Assignment ▸ Would you please transcribe, exactly as written, the lines of the entries below starting at the one that holds "stat -liberty $LIB" and ending at the one that holds "finish > layout.log 2>&1", both included?

------ Provided information ------

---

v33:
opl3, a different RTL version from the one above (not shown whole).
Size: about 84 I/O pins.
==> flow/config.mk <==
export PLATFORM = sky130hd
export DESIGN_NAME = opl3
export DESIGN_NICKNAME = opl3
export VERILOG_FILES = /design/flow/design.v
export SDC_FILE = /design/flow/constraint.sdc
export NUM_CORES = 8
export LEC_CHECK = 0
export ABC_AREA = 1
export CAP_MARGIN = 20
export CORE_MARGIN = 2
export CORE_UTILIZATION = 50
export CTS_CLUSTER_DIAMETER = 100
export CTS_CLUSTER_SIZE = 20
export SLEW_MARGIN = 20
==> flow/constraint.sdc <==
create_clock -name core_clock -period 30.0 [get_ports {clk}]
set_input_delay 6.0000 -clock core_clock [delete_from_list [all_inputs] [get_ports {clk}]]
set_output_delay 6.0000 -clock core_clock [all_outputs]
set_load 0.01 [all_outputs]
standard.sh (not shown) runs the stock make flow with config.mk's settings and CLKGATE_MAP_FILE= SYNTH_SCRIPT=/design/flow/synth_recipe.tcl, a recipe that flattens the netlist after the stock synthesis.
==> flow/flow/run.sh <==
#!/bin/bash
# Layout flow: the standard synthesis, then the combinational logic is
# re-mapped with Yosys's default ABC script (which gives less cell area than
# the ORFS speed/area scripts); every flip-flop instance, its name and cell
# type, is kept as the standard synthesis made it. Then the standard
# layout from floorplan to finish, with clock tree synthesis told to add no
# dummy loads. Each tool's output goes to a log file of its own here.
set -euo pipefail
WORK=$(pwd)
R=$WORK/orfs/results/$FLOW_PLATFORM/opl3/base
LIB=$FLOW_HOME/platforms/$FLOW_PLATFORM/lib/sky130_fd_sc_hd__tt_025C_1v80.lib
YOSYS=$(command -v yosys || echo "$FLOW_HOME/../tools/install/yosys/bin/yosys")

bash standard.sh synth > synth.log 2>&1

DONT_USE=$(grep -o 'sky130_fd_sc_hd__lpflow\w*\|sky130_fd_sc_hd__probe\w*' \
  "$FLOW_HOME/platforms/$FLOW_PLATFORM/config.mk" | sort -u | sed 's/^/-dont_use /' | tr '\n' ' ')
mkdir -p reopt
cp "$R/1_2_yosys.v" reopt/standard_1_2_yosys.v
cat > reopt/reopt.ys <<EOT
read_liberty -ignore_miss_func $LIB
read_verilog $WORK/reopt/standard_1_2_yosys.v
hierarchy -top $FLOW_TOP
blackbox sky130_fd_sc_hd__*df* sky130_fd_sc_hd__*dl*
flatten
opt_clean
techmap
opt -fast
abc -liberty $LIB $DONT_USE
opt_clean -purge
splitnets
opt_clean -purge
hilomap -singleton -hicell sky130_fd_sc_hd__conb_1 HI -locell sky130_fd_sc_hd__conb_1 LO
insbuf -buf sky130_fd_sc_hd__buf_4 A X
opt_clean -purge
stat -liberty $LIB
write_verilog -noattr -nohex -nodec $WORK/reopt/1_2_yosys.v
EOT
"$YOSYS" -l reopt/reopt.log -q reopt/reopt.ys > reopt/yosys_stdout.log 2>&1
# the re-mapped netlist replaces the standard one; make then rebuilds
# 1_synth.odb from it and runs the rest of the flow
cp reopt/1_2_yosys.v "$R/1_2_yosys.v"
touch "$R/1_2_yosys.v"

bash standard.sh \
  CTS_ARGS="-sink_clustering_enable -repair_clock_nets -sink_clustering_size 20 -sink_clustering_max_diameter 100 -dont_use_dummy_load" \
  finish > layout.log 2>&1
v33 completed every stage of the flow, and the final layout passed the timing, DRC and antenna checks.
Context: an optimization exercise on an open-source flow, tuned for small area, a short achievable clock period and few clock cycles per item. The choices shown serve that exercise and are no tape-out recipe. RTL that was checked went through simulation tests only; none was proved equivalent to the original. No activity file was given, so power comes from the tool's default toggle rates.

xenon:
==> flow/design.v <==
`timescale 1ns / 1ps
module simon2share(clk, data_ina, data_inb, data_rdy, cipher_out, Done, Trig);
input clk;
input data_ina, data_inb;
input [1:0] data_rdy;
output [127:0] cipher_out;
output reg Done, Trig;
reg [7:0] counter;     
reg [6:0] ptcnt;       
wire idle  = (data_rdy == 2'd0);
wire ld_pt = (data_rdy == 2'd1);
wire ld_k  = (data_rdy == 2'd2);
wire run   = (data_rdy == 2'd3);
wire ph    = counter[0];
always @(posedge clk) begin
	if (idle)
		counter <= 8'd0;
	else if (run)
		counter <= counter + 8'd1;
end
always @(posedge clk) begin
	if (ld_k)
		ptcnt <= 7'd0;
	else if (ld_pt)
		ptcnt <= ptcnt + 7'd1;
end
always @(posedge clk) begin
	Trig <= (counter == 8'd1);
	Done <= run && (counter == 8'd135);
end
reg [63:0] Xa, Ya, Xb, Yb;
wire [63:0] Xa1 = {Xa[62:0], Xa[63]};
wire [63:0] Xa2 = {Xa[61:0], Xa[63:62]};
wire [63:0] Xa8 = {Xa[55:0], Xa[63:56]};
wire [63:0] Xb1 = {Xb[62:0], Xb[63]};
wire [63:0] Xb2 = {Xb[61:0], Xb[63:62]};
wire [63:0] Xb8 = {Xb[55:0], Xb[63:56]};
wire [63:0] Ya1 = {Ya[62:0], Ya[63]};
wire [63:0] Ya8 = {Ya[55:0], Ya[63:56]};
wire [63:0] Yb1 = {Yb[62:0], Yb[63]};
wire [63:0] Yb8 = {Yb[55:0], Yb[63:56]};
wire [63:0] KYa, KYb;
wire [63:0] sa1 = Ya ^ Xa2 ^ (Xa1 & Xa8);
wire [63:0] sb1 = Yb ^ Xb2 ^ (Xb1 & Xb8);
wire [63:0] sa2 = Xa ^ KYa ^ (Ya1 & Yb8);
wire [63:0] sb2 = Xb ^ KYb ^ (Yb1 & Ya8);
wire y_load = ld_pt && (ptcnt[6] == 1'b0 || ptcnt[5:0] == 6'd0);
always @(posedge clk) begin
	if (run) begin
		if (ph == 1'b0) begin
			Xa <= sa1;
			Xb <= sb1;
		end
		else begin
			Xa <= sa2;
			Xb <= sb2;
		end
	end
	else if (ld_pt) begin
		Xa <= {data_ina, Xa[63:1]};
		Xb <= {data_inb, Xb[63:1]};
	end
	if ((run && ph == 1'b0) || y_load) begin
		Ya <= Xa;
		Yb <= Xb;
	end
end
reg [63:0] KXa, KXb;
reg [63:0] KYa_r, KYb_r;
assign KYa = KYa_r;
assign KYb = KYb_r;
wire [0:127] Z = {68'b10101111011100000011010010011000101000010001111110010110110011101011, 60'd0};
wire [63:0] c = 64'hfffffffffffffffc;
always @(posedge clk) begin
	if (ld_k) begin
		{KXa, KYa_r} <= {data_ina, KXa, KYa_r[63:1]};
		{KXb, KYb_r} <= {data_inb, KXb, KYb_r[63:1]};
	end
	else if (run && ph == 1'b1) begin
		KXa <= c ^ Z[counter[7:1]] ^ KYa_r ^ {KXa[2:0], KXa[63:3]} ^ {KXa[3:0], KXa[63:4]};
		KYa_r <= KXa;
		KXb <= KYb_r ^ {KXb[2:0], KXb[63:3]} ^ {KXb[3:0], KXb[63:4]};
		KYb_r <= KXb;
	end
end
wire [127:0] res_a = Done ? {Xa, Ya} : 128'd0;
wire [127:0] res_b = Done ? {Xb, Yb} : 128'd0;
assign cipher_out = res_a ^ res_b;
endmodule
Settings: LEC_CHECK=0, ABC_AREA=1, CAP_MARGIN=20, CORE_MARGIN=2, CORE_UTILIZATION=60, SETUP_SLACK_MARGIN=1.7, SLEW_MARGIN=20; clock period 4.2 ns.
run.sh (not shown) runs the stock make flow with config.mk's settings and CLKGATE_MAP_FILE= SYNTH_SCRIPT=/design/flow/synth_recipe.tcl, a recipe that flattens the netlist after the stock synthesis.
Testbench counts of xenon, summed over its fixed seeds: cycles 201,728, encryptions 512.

------

Answer box ▸
stat -liberty $LIB
write_verilog -noattr -nohex -nodec $WORK/reopt/1_2_yosys.v
EOT
"$YOSYS" -l reopt/reopt.log -q reopt/reopt.ys > reopt/yosys_stdout.log 2>&1
# the re-mapped netlist replaces the standard one; make then rebuilds
# 1_synth.odb from it and runs the rest of the flow
cp reopt/1_2_yosys.v "$R/1_2_yosys.v"
touch "$R/1_2_yosys.v"

bash standard.sh \
  CTS_ARGS="-sink_clustering_enable -repair_clock_nets -sink_clustering_size 20 -sink_clustering_max_diameter 100 -dont_use_dummy_load" \
  finish > layout.log 2>&1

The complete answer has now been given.